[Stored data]
======

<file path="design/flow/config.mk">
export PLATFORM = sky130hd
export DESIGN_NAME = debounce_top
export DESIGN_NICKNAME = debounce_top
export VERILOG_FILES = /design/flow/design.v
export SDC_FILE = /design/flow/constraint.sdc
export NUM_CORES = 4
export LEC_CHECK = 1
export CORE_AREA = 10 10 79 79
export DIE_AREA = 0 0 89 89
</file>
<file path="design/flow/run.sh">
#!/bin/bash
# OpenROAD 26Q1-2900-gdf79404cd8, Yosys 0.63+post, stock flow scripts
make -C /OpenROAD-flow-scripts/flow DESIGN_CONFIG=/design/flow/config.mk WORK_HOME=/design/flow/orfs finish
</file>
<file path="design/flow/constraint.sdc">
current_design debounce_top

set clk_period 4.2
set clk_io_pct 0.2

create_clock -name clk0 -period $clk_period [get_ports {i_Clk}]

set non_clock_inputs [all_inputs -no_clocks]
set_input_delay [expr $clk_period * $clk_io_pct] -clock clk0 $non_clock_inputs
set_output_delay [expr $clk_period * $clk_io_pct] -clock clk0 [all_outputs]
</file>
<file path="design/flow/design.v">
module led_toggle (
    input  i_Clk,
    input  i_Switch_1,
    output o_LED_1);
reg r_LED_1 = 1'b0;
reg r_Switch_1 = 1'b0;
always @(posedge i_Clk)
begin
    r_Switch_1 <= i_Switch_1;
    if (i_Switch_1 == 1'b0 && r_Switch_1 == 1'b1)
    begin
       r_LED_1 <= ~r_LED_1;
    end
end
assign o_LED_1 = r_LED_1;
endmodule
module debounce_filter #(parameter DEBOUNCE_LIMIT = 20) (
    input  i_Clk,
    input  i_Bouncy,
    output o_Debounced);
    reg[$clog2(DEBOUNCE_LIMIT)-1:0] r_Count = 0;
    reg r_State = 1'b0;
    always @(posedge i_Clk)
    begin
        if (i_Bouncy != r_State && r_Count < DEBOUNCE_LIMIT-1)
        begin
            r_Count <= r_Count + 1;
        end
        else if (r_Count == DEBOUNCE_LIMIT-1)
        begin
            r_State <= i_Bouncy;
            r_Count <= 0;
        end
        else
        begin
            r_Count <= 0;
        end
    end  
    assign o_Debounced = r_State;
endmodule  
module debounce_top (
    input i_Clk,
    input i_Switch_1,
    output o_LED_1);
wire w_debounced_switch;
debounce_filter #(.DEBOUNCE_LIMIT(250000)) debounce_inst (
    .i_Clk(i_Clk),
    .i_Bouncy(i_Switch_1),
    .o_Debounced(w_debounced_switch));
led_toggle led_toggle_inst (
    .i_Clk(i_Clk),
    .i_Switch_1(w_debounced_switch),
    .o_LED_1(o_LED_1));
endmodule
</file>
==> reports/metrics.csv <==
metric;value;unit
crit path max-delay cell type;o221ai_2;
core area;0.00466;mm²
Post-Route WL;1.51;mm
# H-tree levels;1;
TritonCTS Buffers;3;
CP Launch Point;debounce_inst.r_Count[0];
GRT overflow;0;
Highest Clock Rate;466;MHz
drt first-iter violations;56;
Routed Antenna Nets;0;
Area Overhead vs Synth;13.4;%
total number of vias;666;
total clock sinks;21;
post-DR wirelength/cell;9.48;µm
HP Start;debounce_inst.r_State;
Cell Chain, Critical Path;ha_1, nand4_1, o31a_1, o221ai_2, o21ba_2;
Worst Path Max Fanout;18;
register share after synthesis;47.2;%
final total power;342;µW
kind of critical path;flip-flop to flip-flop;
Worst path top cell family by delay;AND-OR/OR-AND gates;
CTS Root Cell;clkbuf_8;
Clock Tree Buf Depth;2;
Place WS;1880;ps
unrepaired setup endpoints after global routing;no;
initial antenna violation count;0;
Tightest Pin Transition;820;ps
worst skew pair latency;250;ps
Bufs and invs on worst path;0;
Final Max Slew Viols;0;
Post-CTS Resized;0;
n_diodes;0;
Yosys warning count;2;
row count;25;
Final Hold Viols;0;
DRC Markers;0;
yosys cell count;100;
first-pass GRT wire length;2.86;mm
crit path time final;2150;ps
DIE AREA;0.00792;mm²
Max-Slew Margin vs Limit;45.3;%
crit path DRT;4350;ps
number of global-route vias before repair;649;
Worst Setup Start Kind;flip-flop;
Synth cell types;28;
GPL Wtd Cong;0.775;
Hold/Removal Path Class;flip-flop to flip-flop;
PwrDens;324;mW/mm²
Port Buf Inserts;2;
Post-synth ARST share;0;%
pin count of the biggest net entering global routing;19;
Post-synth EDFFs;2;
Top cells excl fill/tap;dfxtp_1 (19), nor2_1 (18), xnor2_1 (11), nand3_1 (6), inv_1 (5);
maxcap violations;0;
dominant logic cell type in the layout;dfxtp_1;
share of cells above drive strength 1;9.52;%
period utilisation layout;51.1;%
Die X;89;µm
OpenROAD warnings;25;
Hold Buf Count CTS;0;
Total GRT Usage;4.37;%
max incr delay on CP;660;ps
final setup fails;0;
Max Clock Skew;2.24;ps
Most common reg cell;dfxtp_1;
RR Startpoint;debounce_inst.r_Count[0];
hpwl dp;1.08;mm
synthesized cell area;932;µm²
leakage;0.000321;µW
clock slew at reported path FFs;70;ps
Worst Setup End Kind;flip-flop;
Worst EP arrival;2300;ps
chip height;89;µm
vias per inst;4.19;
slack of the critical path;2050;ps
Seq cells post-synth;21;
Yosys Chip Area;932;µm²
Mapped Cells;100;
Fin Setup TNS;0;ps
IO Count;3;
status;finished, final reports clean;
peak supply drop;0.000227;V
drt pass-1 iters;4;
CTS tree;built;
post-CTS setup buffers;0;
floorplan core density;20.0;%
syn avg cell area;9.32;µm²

======

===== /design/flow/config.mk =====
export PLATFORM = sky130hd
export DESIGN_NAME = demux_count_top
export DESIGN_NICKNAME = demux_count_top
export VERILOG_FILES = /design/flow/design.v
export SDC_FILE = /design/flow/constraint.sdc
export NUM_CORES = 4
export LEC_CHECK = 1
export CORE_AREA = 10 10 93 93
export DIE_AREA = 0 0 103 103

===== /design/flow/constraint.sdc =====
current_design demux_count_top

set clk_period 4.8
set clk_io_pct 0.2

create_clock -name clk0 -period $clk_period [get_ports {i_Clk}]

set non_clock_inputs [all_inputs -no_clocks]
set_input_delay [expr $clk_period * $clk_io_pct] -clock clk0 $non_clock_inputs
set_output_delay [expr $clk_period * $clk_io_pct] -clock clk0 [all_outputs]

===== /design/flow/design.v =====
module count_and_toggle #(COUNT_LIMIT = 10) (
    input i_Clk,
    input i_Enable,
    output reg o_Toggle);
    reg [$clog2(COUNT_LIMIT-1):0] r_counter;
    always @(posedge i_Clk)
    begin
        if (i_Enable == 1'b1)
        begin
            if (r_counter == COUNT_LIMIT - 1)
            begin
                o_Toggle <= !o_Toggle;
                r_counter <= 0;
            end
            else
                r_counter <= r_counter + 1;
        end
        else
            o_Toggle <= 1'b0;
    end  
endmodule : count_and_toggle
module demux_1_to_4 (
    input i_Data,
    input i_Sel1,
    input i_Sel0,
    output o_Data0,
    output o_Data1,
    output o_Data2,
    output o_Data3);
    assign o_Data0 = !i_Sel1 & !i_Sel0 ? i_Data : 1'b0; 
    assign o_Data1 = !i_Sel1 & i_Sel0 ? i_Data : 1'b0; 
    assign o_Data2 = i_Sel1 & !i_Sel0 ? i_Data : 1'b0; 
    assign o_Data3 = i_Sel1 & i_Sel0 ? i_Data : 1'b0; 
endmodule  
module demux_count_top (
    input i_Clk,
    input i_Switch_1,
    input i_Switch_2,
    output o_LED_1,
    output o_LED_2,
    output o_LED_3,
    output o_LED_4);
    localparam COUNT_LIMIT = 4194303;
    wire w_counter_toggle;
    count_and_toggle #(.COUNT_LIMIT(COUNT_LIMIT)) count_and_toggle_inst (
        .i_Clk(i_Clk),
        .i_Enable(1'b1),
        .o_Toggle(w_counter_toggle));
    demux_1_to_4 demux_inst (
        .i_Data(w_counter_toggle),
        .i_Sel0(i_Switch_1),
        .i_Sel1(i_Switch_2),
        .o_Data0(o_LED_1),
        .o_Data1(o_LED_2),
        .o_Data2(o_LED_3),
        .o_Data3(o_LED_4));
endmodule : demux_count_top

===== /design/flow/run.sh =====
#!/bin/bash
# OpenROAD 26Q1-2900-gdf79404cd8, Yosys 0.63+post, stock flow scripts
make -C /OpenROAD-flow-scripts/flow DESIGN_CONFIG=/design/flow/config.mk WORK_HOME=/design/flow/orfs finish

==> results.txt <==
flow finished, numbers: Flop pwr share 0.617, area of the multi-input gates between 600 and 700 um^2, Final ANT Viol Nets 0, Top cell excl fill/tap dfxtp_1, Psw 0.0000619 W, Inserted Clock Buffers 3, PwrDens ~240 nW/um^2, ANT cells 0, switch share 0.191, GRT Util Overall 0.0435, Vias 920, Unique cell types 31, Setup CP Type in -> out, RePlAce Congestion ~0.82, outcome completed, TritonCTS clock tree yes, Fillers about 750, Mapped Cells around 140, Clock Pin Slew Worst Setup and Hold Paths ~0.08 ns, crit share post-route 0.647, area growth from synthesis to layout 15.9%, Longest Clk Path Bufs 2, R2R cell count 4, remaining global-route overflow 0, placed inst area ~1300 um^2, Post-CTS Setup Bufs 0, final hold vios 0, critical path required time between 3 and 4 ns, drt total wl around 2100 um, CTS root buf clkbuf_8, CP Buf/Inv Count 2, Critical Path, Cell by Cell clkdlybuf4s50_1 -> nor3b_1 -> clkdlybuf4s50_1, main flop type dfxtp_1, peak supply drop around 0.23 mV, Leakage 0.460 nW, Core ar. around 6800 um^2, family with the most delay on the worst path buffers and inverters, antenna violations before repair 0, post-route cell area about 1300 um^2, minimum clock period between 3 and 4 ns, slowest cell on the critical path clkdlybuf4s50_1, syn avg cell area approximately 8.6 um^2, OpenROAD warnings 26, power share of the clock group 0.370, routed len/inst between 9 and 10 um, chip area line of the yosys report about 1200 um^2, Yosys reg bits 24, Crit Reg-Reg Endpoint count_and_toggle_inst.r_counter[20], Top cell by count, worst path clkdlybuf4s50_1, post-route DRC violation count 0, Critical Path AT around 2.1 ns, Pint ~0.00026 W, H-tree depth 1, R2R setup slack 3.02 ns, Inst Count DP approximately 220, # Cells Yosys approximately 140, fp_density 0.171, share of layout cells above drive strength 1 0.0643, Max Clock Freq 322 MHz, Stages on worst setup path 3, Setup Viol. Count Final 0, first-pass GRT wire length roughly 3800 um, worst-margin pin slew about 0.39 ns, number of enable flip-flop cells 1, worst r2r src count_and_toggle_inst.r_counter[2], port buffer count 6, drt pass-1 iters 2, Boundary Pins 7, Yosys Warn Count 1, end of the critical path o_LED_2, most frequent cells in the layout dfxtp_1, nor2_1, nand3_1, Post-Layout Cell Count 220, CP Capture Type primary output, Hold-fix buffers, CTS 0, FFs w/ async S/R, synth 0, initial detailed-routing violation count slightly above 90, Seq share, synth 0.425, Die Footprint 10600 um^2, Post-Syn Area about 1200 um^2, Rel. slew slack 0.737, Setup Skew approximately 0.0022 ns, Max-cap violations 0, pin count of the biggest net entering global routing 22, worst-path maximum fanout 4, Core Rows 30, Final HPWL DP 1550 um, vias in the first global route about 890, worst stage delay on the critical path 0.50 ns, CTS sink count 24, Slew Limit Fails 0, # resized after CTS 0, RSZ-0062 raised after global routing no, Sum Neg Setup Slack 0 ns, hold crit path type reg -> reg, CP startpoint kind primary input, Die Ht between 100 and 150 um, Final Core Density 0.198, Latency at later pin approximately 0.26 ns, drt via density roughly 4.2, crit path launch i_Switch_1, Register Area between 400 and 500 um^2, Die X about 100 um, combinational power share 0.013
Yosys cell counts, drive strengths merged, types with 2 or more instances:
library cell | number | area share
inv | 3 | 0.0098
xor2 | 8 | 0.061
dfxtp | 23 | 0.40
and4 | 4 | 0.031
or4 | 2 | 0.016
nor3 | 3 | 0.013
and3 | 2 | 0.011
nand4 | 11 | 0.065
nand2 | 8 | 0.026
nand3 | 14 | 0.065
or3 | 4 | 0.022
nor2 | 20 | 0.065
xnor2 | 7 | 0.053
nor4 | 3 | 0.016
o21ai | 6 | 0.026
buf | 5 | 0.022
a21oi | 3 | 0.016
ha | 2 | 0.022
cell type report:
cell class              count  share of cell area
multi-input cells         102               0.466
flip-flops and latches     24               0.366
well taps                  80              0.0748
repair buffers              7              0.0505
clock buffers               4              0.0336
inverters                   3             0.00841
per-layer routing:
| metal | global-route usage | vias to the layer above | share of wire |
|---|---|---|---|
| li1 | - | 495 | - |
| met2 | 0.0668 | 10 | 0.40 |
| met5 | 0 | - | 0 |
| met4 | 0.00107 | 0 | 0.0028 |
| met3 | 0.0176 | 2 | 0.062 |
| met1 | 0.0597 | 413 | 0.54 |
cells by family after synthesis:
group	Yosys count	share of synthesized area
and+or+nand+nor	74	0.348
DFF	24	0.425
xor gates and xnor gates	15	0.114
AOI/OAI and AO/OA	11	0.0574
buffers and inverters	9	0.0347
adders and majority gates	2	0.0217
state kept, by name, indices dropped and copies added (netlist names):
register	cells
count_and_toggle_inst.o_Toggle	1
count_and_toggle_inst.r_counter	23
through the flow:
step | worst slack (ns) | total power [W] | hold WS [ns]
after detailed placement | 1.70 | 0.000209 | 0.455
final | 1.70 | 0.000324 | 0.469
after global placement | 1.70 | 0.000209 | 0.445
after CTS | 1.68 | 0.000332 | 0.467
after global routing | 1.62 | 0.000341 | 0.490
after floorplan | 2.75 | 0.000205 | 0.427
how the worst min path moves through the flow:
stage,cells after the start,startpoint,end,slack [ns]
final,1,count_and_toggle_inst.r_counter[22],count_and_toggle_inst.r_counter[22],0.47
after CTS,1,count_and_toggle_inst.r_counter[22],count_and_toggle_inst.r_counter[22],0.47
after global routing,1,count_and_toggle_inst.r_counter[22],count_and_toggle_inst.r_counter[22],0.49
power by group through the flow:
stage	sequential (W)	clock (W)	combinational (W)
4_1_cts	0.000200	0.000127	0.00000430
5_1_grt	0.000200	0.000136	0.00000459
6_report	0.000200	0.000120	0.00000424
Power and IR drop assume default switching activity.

======

▸ **Task instructions**:
Retype only the lines above between the line with "IO Count;3;" and the line with "syn avg cell area;9.32;µm²", counting those two lines as well, and keep every character as it is.

▸ **Answer section**:
IO Count;3;
status;finished, final reports clean;
peak supply drop;0.000227;V
drt pass-1 iters;4;
CTS tree;built;
post-CTS setup buffers;0;
floorplan core density;20.0;%
syn avg cell area;9.32;µm²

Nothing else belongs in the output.